The function of notifying the user about a file size change will also be available if an existing file on the drive is replaced with a new one with the same name. The functionality of the device provides a "read-only" mode to protect against unauthorized copying of information to the drive when working on a PC infected with viruses.

To cut off spy devices, "Key_P1" filters service commands sent to drives, which provides protection against infecting the drive with a hardware virus, and the "Key_P1" device analyzes the descriptor table sent by the drive and, based on this information, drives are blocked, which are trying to present themselves to the PC system as a combined device (such as a keyboard and a storage device) or any other device other than a storage device.

Let's consider the implementation of the device at the circuit level.

The device is based on the Russian multicellular processor P1. To interact with the USB host interface, the stm32f205 processor is introduced into the circuit. The multicellular processor is clocked by the stm32f205 processor, the firmware is loaded via the spi interface. The P1 processor takes over all the basic functions of encrypting and hashing information. One of the interesting features of most encryption algorithms is their good parallelism. Due to this fact, it is rational to use a processor with hardware parallelization of operations.

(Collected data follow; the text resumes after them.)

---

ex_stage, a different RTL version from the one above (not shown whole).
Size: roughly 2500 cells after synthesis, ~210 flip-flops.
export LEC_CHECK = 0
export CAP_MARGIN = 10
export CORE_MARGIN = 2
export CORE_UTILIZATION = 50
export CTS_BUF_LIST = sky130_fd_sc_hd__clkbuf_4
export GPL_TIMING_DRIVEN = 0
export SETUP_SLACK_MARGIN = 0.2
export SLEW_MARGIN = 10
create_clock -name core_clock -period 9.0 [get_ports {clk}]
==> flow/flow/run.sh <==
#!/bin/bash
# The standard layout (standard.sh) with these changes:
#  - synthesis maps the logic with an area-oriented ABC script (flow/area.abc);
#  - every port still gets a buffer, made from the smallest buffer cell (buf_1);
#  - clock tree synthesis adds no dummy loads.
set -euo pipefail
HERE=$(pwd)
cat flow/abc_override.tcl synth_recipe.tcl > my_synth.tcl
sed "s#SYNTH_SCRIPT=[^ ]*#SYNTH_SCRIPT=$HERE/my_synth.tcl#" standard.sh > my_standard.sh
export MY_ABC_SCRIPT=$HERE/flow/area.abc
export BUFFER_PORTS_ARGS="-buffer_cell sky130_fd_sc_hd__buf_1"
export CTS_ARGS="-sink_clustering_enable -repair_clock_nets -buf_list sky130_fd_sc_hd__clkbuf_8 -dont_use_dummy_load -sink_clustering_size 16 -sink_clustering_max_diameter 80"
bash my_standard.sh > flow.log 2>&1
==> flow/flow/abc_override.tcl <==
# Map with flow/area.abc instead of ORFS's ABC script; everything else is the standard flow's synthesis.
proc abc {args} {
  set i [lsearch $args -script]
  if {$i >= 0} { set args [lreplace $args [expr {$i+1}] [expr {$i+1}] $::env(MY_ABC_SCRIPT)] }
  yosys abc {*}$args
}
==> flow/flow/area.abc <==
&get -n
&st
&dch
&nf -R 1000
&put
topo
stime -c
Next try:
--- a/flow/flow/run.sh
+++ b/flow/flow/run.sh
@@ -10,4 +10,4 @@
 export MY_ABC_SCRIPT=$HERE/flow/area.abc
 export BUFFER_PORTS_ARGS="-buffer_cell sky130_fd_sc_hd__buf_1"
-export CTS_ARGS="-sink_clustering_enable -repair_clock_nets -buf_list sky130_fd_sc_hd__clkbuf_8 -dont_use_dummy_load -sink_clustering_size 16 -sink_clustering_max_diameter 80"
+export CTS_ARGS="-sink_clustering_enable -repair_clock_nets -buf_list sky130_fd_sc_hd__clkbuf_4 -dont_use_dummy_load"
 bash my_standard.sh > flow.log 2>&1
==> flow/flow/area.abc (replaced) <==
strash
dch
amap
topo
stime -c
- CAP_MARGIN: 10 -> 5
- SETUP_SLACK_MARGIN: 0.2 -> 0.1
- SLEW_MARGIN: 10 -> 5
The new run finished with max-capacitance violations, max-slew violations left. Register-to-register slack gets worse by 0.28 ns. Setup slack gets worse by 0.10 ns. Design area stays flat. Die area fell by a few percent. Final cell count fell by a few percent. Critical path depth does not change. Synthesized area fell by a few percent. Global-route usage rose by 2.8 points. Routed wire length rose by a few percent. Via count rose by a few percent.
From an optimization exercise on the open Yosys and OpenROAD flow, aimed at small area, a short achievable clock period and few clock cycles; shortcuts taken in it are not production practice. The RTL was checked by simulation tests, not by an equivalence proof against the original design.

## flow/design.v (module list and top-level ports; edited modules follow where they fit)
// module segment_convex_polygon_hit: 739 lines
module segment_convex_polygon_hit #(
	parameter int MAX_VERTICES = scph_pkg::MAX_VERTICES_DEF
) (
	input  logic                          clk,
	input  logic                          arst_n,
	input  logic                          req_valid,
	output logic                          req_stall,
	input  scph_pkg::req_t                req,
	output logic                          rsp_valid,
	input  logic                          rsp_stall,
	output scph_pkg::rsp_t                rsp,
	input  logic                          cfg_valid,
	output logic                          cfg_ready,
	input  logic [scph_pkg::CFG_BITS-1:0] cfg_data
);
  // ...
==> flow/run.sh <==
#!/bin/bash
# synth_recipe.tcl (not shown) runs the flow's synth.tcl, then flattens the netlist and writes it again
# the make line also repeats each setting of config.mk as NAME=value (left out here)
make -C /OpenROAD-flow-scripts/flow DESIGN_CONFIG=/design/flow/config.mk WORK_HOME=/design/flow/orfs CLKGATE_MAP_FILE= SYNTH_SCRIPT=/design/flow/synth_recipe.tcl finish
==> flow/config.mk <==
export PLATFORM = sky130hd
export DESIGN_NAME = segment_convex_polygon_hit
export DESIGN_NICKNAME = segment_convex_polygon_hit
export VERILOG_FILES = /design/flow/design.v
export SDC_FILE = /design/flow/constraint.sdc
export NUM_CORES = 4
export LEC_CHECK = 0
export CAP_MARGIN = 20
export CORE_MARGIN = 2
export CORE_UTILIZATION = 55
export CTS_CLUSTER_DIAMETER = 90
export CTS_CLUSTER_SIZE = 24
export PLACE_DENSITY = 0.65
export SETUP_SLACK_MARGIN = 4.3
export SLEW_MARGIN = 20
export TNS_END_PERCENT = 0
==> flow/constraint.sdc <==
create_clock -name core_clock -period 7.5 [get_ports {clk}]
set_input_delay 1.5000 -clock core_clock [delete_from_list [all_inputs] [get_ports {clk}]]
set_output_delay 1.5000 -clock core_clock [all_outputs]
set_load 0.01 [all_outputs]
==> load_flow_metrics.sql, run 1 <==
INSERT INTO impl_metrics (metric_group, metric, value, unit) VALUES
('run_status', 'outcome', 'finished clean', ''),
('yosys', 'synth_flop_cell', 'dfxtp_1', ''),
('yosys', 'synthesized_cell_area', '0.134', 'mm2'),
('yosys', 'synth-edff-count', '753', ''),
('yosys', 'synthesis.instances', '12200', ''),
('finish', 'diodes', '76', ''),
('worst_setup_path', 'worst_path_most_repeated_cell', 'fa_1', ''),
('sta', 'grt_setup_unrepaired', 'yes', ''),
('worst_setup_path', 'critical_path.n_buffers_inverters', '3', ''),
('finish', 'final-nonclk-buf-share', '0.0232', ''),
('yosys', 'synth_fa_ha_area_frac', '0.263', ''),
('worst_setup_path', 'timing.critical_path.fanout_max', '19', ''),
('detailed_routing', 'route.detailed.vias_per_inst', '5.96', ''),
('grt', 'grtUsageMet1', '0.466', ''),
('finish', 'clock_area_frac', '0.0323', ''),
('finish', 'final_core_util', '0.592', ''),
('grt', 'grt_most_used_layer', 'met2', ''),
('clocking', 'clock_sinks', '2242', ''),
('yosys', 'avg_inst_size_synth', '11.0', 'um2'),
('finish', 'design_area', '0.144', 'mm2'),
('yosys', 'post-synth-top-count-cell', 'inv_1', ''),
('sta', 'fin_worst_skew', '0.0454', 'ns'),
('yosys', 'parity_gate_share_of_the_synthesized_area_counting_xor_and_xnor_cells', '0.102', ''),
('yosys', 'synth.top_cells.by_count', 'inv_1 (1552), dfxtp_1 (1392), a22oi_1 (1284)', ''),
('floorplanning', 'boundaryPins', '84', ''),
('finish', 'clock_buffer_cells', '178', ''),
('worst_setup_path', 'setup.worst_path.start', 'mdyd[15]$_DFFE_PP_', ''),
('sta', 'timing.final.ws_setup', '4.08', 'ns');
Testbench counts, summed over its fixed seeds: cycles 21,114.
==> run 2, diff against run 1 <==
--- a/flow/config.mk
+++ b/flow/config.mk
@@ -8,9 +8,9 @@
 export CAP_MARGIN = 20
 export CORE_MARGIN = 2
 export CORE_UTILIZATION = 55
-export CTS_CLUSTER_DIAMETER = 90
-export CTS_CLUSTER_SIZE = 24
+export CTS_CLUSTER_DIAMETER = 100
+export CTS_CLUSTER_SIZE = 28
 export PLACE_DENSITY = 0.65
-export SETUP_SLACK_MARGIN = 4.3
+export SETUP_SLACK_MARGIN = 4.2
 export SLEW_MARGIN = 20
 export TNS_END_PERCENT = 0
==> load_flow_metrics.sql, run 2 <==
INSERT INTO impl_metrics (metric_group, metric, value, unit) VALUES
('run_status', 'outcome', 'finished clean', ''),
('yosys', 'synthesized_cell_area', '0.134', 'mm2'),
('sta', 'final_worst_path_cycle_share', '0.462', ''),
('sta', 'transition_at_the_pin_with_the_smallest_max_transition_slack', '1.19', 'ns'),
('detailed_routing', 'vias', '89800', ''),
('grt', 'grt_most_used_layer', 'met2', ''),
('worst_setup_path', 'start_kind', 'flip-flop', ''),
('detailed_routing', 'first_iter_violations', '10500', ''),
('floorplanning', 'height_of_the_die', '497', 'um'),
('detailed_routing', 'drc', '0', ''),
('detailed_routing', 'first_pass_iters', '10', ''),
('finish', 'reg_with_most_ffs', 'mem', ''),
('yosys', 'synthesis.instances', '12200', ''),
('grt', 'grt_max_degree', '60', ''),
('clocking', 'htree_levels', '3', ''),
('finish', 'largest_register_ff_count', '512', ''),
('yosys', 'post-synth-top-count-cell', 'inv_1', ''),
('floorplanning', 'floorplan.die.width', '497', 'um'),
('worst_setup_path', 'setup.worst_path.start', 'mdyd[10]$_DFFE_PP_', ''),
('yosys', 'synth_largest_area_cell', 'dfxtp_1', ''),
('clocking', 'clock_sinks', '2242', ''),
('worst_setup_path', 'data_arrival_critical_path', '4.17', 'ns'),
('sta', 'fin_tns_setup', '0', 'ns'),
('floorplanning', 'start_util', '0.551', ''),
('yosys', 'synth.top_cells.by_count', 'inv_1 (1552), dfxtp_1 (1392), a22oi_1 (1284)', ''),
('clocking', 'cts_max_path_buffers', '3', ''),
('grt', 'grt_util_met2', '0.499', ''),
('yosys', 'synthesis.nets', '14400', ''),
('clocking', 'cts_tree', 'done', ''),
('placed_design', 'place_worst_setup_slack', '3.23', 'ns'),
('finish', 'final_core_util', '0.587', ''),
('sta', 'holdWs', '0.326', 'ns'),
('sta', 'fin_worst_skew', '0.0631', 'ns'),
('yosys', 'synth.area.top_cells', 'dfxtp_1 (21%), fa_1 (17%), edfxtp_1 (17%)', ''),
('finish', 'mostFrequentLayoutCell', 'inv_1', ''),
('sta', 'report.final.slew_viol_count', '0', ''),
('worst_setup_path', 'timing.critical_path.required', '8.21', 'ns'),
('detailed_routing', 'routed_wire_length_per_instance', '28.6', 'um'),
('yosys', 'synth-edff-count', '753', ''),
('clocking', 'tritoncts_buffer_count', '110', ''),
('yosys', 'synth_top_area_share', '0.208', ''),
('finish', 'synthToLayoutAreaGrowth', '6.44', '%'),
('worst_setup_path', 'rr_startpoint', 'mdyd[10]$_DFFE_PP_', ''),
('flow_run', 'max-cap-violations', '0', ''),
('clocking', 'clkLatencyLatePin', '0.84', 'ns'),
('yosys', 'synthArstFlopShare', '0.0433', ''),
('yosys', 'ys_seq_area_frac', '0.396', ''),
('yosys', 'synth_flop_cell', 'dfxtp_1', ''),
('floorplanning', 'std_cell_rows', '181', ''),
('grt', 'grtUsageMet1', '0.465', ''),
('yosys', 'yosys_register_bits', '2242', ''),
('floorplanning', 'boundaryPins', '84', ''),
('hold_path', 'worst_hold_path_type', 'reg2reg', ''),
('floorplanning', 'core_footprint', '0.243', 'mm2'),
('placed_design', 'detailed_place_hpwl', '311000', 'um'),
('finish', 'nets', '14000', ''),
('grt', 'met3_track_utilization_from_global_routing', '0.106', ''),
('worst_setup_path', 'endpoint_kind', 'flip-flop', ''),
('grt', 'grt_overall_usage', '0.342', ''),
('yosys', 'avg_inst_size_synth', '11.0', 'um2'),
('grt', 'first_pass_grt_wire_length', '622000', 'um'),
('sta', 'timing.final.ws_setup', '4.04', 'ns'),
('clocking', 'cts-hold-fix-buffers', '0', ''),
('worst_setup_path', 'timing.critical_path.fanout_max', '34', ''),
('floorplanning', 'die_area', '0.247', 'mm2'),
('worst_setup_path', 'setup.worst_path.class', 'reg2reg', ''),
('grt', 'antenna_found_initial', '34', ''),
('sta', 'max_freq', '0.289', 'GHz'),
('sta', 'timing.final.hold_violations', '0', ''),
('placed_design', 'globalplace.congestion', '0.958', ''),
('sta', 'final-setup-viol-count', '0', ''),
('finish', 'share_of_cells_above_drive_strength_1', '0.0574', ''),
('hold_path', 'hold_path.startpoint', 'r_v$_DFF_PN0_', ''),
('grt', 'grt_overflow_total', '0', ''),
('grt', 'number_of_global_route_vias_before_repair', '90800', ''),
('yosys', 'netlist-cell-type-count', '84', ''),
('yosys', 'yosysWarnings', '2', ''),
('clocking', 'clk_pin_slew', '0.12', 'ns'),
('clocking', 'clockRootBuffer', 'clkbuf_16', ''),
('detailed_routing', 'route.detailed.vias_per_inst', '5.95', ''),
('placed_design', 'number_of_buffers_inserted_by_port_buffering', '82', ''),
('sta', 'final.min_clock_period', '3.46', 'ns'),
('finish', 'final_cell_mix', 'inv_1 (1551), dfxtp_1 (1361), a22oi_1 (1279)', ''),
('detailed_routing', 'route.antenna.remaining_nets', '0', ''),
('sta', 'grt_setup_unrepaired', 'yes', ''),
('detailed_routing', 'routed_wl', '432000', 'um'),
('sta', 'max_slew_margin', '0.208', '');
-- run 2: cell types whose count changed in the layout (fill, tap and decap cells not counted), moves of 4 or more --
| cell | before | now |
|---|---|---|
| inv_8 | 8 | 4 |
| ha_1 | 939 | 946 |
| ha_2 | 27 | 21 |
| buf_6 | 14 | 10 |
| inv_6 | 12 | 5 |
| clkbuf_16 | 143 | 117 |
| inv_12 | 1 | 5 |
| diode_2 | 76 | 70 |
| buf_4 | 184 | 179 |
| buf_12 | 34 | 28 |
| clkbuf_1 | 38 | 34 |
| dfxtp_1 | 1356 | 1361 |
-- run 2: area by class of cell --
type,count,area (um2)
Fill cell,20000,100000
Inverter,1569,5910
Antenna cell,70,175
Tap cell,3202,4010
Clock inverter,52,816
Timing Repair Buffer,309,3040
Clock buffer,151,3000
Multi-Input combinational cell,7516,72400
Sequential cell,2242,53000
-- run 2: timing repair --
item                       in CTS  in global routing
pin swaps                       5                 19
cloned                          2                  5
resized for setup              94                110
buffers inserted               28                 25
setup endpoints to repair     294                318
-- run 2: logic make-up (layout without fill, tap and decap cells) --
logic type	count (synthesis)	in the layout	synth area share
AO/OA/AOI/OAI	1933	1933	0.103
XOR/XNOR	1559	1559	0.102
adder cells (fa/ha/maj)	2125	2125	0.263
buffers and inverters	2437	2081	0.0685
flip-flops	2242	2242	0.396
multiplexers	94	94	0.00771
other	1	71	0.0000280
AND/OR/NAND/NOR	1802	1804	0.0597
-- run 2: path summary, 6_finish.rpt --
path	slack [ns]	to	cells after the start
min	0.33	p_rv$_DFF_PN0_	0
min in group asynchronous	0.68	f_oh[3]$_DFF_PN0_	1
max in group asynchronous	5.44	p_awrap$_DFF_PN0_	2
max	4.04	p_uE2[19]$_DFF_P_	9
min reg2reg	0.33	p_rv$_DFF_PN0_	0
max reg2reg	4.04	p_uE2[19]$_DFF_P_	9
-- run 2: through the flow --
step                      instances  area [um2]
after CTS                     15000      141000
final                         15100      142000
after global routing          15100      142000
after floorplan               12200      134000
after global placement        14800      137000
after detailed placement      14800      137000
-- run 2: layer usage --
layer,routed length [um],vias to the layer above
li1,-,39200
met3,51200,941
met2,183000,5016
met5,472,-
met1,174000,44700
met4,24100,22
-- run 2: critical path, cell delays in order (launching register included) --
cell	delay, ns
edfxtp_1	0.45
ha_4	0.29
buf_4	0.49
nor2_1	0.14
xnor2_1	0.18
fa_1	0.61
inv_1	0.10
fa_1	0.50
inv_1	0.07
fa_1	0.46

afterwards: timing with drivers on the ports:
The results above use ideal ports. As a check the final layouts listed here were re-extracted and re-timed, cells and wires unchanged. Step 1 (the two cells are an assumption about what drives the block):
set clk [get_ports {clk}]
set_driving_cell -lib_cell sky130_fd_sc_hd__clkbuf_16 $clk
set_driving_cell -lib_cell sky130_fd_sc_hd__buf_2 [delete_from_list [all_inputs] $clk]
Step 2, shift: input delay + t, output delay - t, t = (earliest + latest rising clock arrival at the registers) / 2. This alone moves slack from input paths to output paths. Slacks: no drivers / after step 1 / after step 2; pairs: no drivers / after step 1.
| run | t, ns | slack for setup (ns) | worst setup path at the end | worst register clock-pin slew, ns | worst data-port slew with drivers (ns) |
|---|---|---|---|---|---|
| run 1 | 0.953 | 4.077 / 4.077 / 3.757 | input to register | 0.11 / 0.11 | 0.11 |
| run 2 | 0.912 | 4.037 / 4.037 / 3.766 | input to register | 0.12 / 0.12 | 0.11 |
After both steps every run listed still meets setup and hold. The setup slack of run 1, which loses most, moves by 0.000 ns with the drivers and by -0.320 ns with both steps.
Source: an optimization exercise on an open RTL-to-GDS flow (aim: a short achievable clock period and few clock cycles per item). Production flows keep margins and buffers that such runs may drop.
Only simulation tests tie the RTL to the original design; equivalence was not proved.
No activity file was given, so power comes from the tool's default toggle rates.

--- design/flow/design.v ---
package map_pkg;
  localparam logic [31:0] ram_base    = 32'h3000_0000;   
  localparam logic [31:0] sys_base    = 32'h3000_1000;   
  localparam int unsigned window_bits = 12;              
  typedef enum logic [1:0] {
    tgt_ram  = 2'd0,
    tgt_sys  = 2'd1,
    tgt_none = 2'd2    
  } target_e;
  localparam logic [window_bits-1:0] sys_ctrl_off    = 12'h000;   
  localparam logic [window_bits-1:0] sys_scratch_off = 12'h004;   
  localparam logic [window_bits-1:0] sys_id_off      = 12'h008;   
  localparam logic [31:0] sys_id_value = 32'h4d50_0001;
endpackage
What follows belongs to an exercise in optimizing a design on an open flow for small area, a short achievable clock period and few clock cycles per item; a production flow would make more cautious choices. Only simulation tests tie the RTL to the original design; equivalence was not proved. No activity file was given, so power comes from the tool's default toggle rates.

==> flow/design.v (excerpt) <==
module jet_region_cut (
  input  logic        clk,
  input  logic        rst_n,
  input  logic        in_valid,
  output logic        in_ready,
  input  logic [56:0] in_data,
  output logic        out_valid,
  input  logic        out_ready,
  output logic [21:0] out_data,
  input  logic        psel,
  input  logic        penable,
  input  logic        pwrite,
  input  logic [5:0]  paddr,
  input  logic [63:0] pwdata,
  output logic [63:0] prdata,
  output logic        pready
);
  jrc_pkg::jrc_in_t  in_s;
  jrc_pkg::jrc_out_t out_s;
  assign in_s     = in_data;
  assign out_data = out_s;
  fuzzy_jet_region_cut_unit u_unit (
    .clk       (clk),
    .rst_n     (rst_n),
    .in_valid  (in_valid),
    .in_ready  (in_ready),
    .in_data   (in_s),
    .out_valid (out_valid),
    .out_ready (out_ready),
    .out_data  (out_s),
    .psel      (psel),
    .penable   (penable),
    .pwrite    (pwrite),
    .paddr     (paddr),
    .pwdata    (pwdata),
    .prdata    (prdata),
    .pready    (pready)
  );
endmodule
==> flow/config.mk <==
export PLATFORM = sky130hd
export DESIGN_NAME = jet_region_cut
export DESIGN_NICKNAME = jet_region_cut
export VERILOG_FILES = /design/flow/design.v
export SDC_FILE = /design/flow/constraint.sdc
export NUM_CORES = 4
export LEC_CHECK = 0
export ABC_AREA = 1
export CAP_MARGIN = 20
export CORE_MARGIN = 2
export CORE_UTILIZATION = 40
export CTS_BUF_LIST = sky130_fd_sc_hd__clkbuf_8
export CTS_CLUSTER_SIZE = 30
export SLEW_MARGIN = 20
==> flow/constraint.sdc <==
create_clock -name core_clock -period 12.5 [get_ports {clk}]
set_input_delay 2.5000 -clock core_clock [delete_from_list [all_inputs] [get_ports {clk}]]
set_output_delay 2.5000 -clock core_clock [all_outputs]
set_load 0.01 [all_outputs]
standard.sh (not shown) runs the stock make flow with config.mk's settings and CLKGATE_MAP_FILE= SYNTH_SCRIPT=/design/flow/synth_recipe.tcl, a recipe that flattens the netlist after the stock synthesis.
==> flow/flow/run.sh <==
#!/bin/bash
# The standard layout (standard.sh: the standard synthesis, floorplan, placement,
# CTS, routing and finish) with two changes:
#  - ORFS's timing repair aims 6 ns under the clock period, not at most 5 ns;
#  - every input and output port still gets its own buffer (buffer_ports), but the
#    buffer is sky130_fd_sc_hd__buf_2 instead of the clkdlybuf4s50_1 it picks itself.
# The full make output goes to standard_flow.log here; ORFS's own logs are under orfs/logs.
set -euo pipefail
bash standard.sh SETUP_SLACK_MARGIN=6 REMOVE_ABC_BUFFERS=1 "BUFFER_PORTS_ARGS=-buffer_cell sky130_fd_sc_hd__buf_2" finish > standard_flow.log 2>&1
Testbench counts at the start, summed over its fixed seeds: cycles 9,448, items 7,756.
This is an optimization exercise on Yosys and OpenROAD, whose aim is small area, a short achievable clock period and few clock cycles, not a production implementation.
In this exercise RTL edits were held to simulation tests only and were not proved equivalent to the original.
Power figures rest on the tool's default switching activity, not on a simulated workload.

Setup of rev 12:
==> flow/design.v (excerpt) <==
module grid_maze_dfs_path_finder (
	input  logic       clk,
	input  logic       arst_n,
	input  logic       item_valid,
	output logic       item_stall,
	input  logic       cmd,
	input  logic [2:0] cell_row,
	input  logic [2:0] cell_col,
	input  logic       blocked,
	output logic       result_valid,
	input  logic       result_stall,
	output logic       found,
	output logic [2:0] path_row,
	output logic [2:0] path_col,
	output logic       last
);
	localparam int N  = gmdfs_pkg::CELL_SLOTS;
	localparam int FD = gmdfs_pkg::BR_DEPTH - 1;    
	logic srch_q;      
	logic gw_q;        
	logic mw_q;        
	logic pend_q;      
	logic sb_q;        
	logic [7:0] xr_q;      
	logic [7:0] xc_q;      
	logic [5:0] x_bin;     
	logic outm_q;      
	logic miss_q;      
	logic ob_q;        
	logic [5:0] y_q;
	logic rv_q;        
	logic last_q;      
	logic [7:0] yr_q;      
	logic [7:0] yc_q;      
	logic [N-1:0] wall_q;
	logic [N-1:0] vis_q;
	logic [1:0]   par0_q [N];
	logic [1:0]   par1_q [N];
	logic       tos_v_q;
	logic [5:0] tos_b_q;
	logic [2:0] tos_m_q;   
	logic [4:0] fp_q;
	logic [8:0] stk_q [FD];
	logic item_acc;
	logic res_acc;
	logic done;
	logic run_acc;
	logic load_acc;
	logic start;
  ...
clock: 7.0 ns
lec_check: 0
cap_margin: 20
core_margin: 2
core_utilization: 40
setup_slack_margin: 4
slew_margin: 20
tns_end_percent: 100
run.sh (not shown) runs the stock make flow with config.mk's settings and CLKGATE_MAP_FILE= SYNTH_SCRIPT=/design/flow/synth_recipe.tcl, a recipe that flattens the netlist after the stock synthesis.
Testbench counts of rev 12, summed over its fixed seeds: cycles 18,071.
Modified inputs, rev 13 compared to rev 12
Settings: an added PLACE_DENSITY of 0.7; a deleted TNS_END_PERCENT that had been 100.
Results
- Rev 13 vs rev 12: total half-perimeter wirelength after legalization and detailed placement down in rev 13
- Rev 13 vs rev 12: area of all placed cells without fillers up slightly
- Compared with rev 12, in rev 13 number of buffers added for setup after CTS went down; pre-CTS setup slack went up; clock buffer count went up; part of the power in combinational logic went down.
- Non-clock buffer instance count of the final layout down about 3% in rev 13 wrt rev 12

---

grid_maze_dfs_path_finder again, from the RTL that the note above started with.
## grid_maze_dfs_path_finder
module grid_maze_dfs_path_finder (
	input  logic       clk,
	input  logic       arst_n,
	input  logic       item_valid,
	output logic       item_stall,
	input  logic       cmd,
	input  logic [2:0] cell_row,
	input  logic [2:0] cell_col,
	input  logic       blocked,
	output logic       result_valid,
	input  logic       result_stall,
	output logic       found,
	output logic [2:0] path_row,
	output logic [2:0] path_col,
	output logic       last
);
	localparam int N  = gmdfs_pkg::CELL_SLOTS;
	localparam int FD = gmdfs_pkg::BR_DEPTH - 1;    
	logic srch_q;      
	logic gw_q;        
	logic mw_q;        
	logic pend_q;      
	logic sb_q;        
	logic [7:0] xr_q;      
	logic [7:0] xc_q;      
	logic [5:0] x_bin;     
	logic outm_q;      
	logic miss_q;      
	logic ob_q;        
	logic [5:0] y_q;
	logic rv_q;        
	logic last_q;      
	logic [7:0] yr_q;      
	logic [7:0] yc_q;      
	logic [N-1:0] wall_q;
	logic [N-1:0] vis_q;
	logic [1:0]   par0_q [N];
	logic [1:0]   par1_q [N];
	logic       tos_v_q;
	logic [5:0] tos_b_q;
	logic [2:0] tos_m_q;   
	logic [4:0] fp_q;
	logic [8:0] stk_q [FD];
	logic item_acc;
	logic res_acc;
	logic done;
	logic run_acc;
	logic load_acc;
	logic start;
	logic out_free;
	assign result_valid = rv_q;
	assign found        = outm_q;
	assign path_row     = y_q[5:3];
	assign path_col     = y_q[2:0];
	assign last         = last_q;
	assign item_stall   = pend_q;
	assign item_acc = item_valid && !item_stall;
	assign res_acc  = result_valid && !result_stall;
	assign done     = res_acc && last;
	assign run_acc  = item_acc && cmd == gmdfs_pkg::CMD_RUN;
	assign load_acc = item_acc && cmd == gmdfs_pkg::CMD_LOAD;
  ...
make LEC_CHECK=0 CAP_MARGIN=20 CORE_MARGIN=2 CORE_UTILIZATION=50 SETUP_SLACK_MARGIN=4 SLEW_MARGIN=20 finish   # period 7.0 ns
Testbench counts at the start, summed over its fixed seeds: cycles 18,071.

As a result of the modernization of the device, the following scheme is assumed:

Interaction with USB host can be provided by FTDI chip.
The device has connectors that allow you to work with USB drives and microSD, SD cards.

Advantages:

  • encryption with a large set of keys at the hardware level by sectors of the drive
  • control of service commands between PC and drive
  • storing a pair "login-password"
  • read-only operation
  • support for USB drives, SD, microSD cards
  • work with an unlimited number of drives
  • corporate version
  • the ability to recover information

Disadvantages: not a specialized case, lack of protection against opening (Although protection against opening is not decisive for such habr users as BarsMonster :)

P.S. As an additional functionality, the idea of ​​creating an application for secure exchange was considered, by analogy with skype, qip, but only directly, to specific users without a connecting server, but for some reason, it was decided not to touch this area.
In addition, on March 25, a project started on Kickstarter.com dedicated to this device.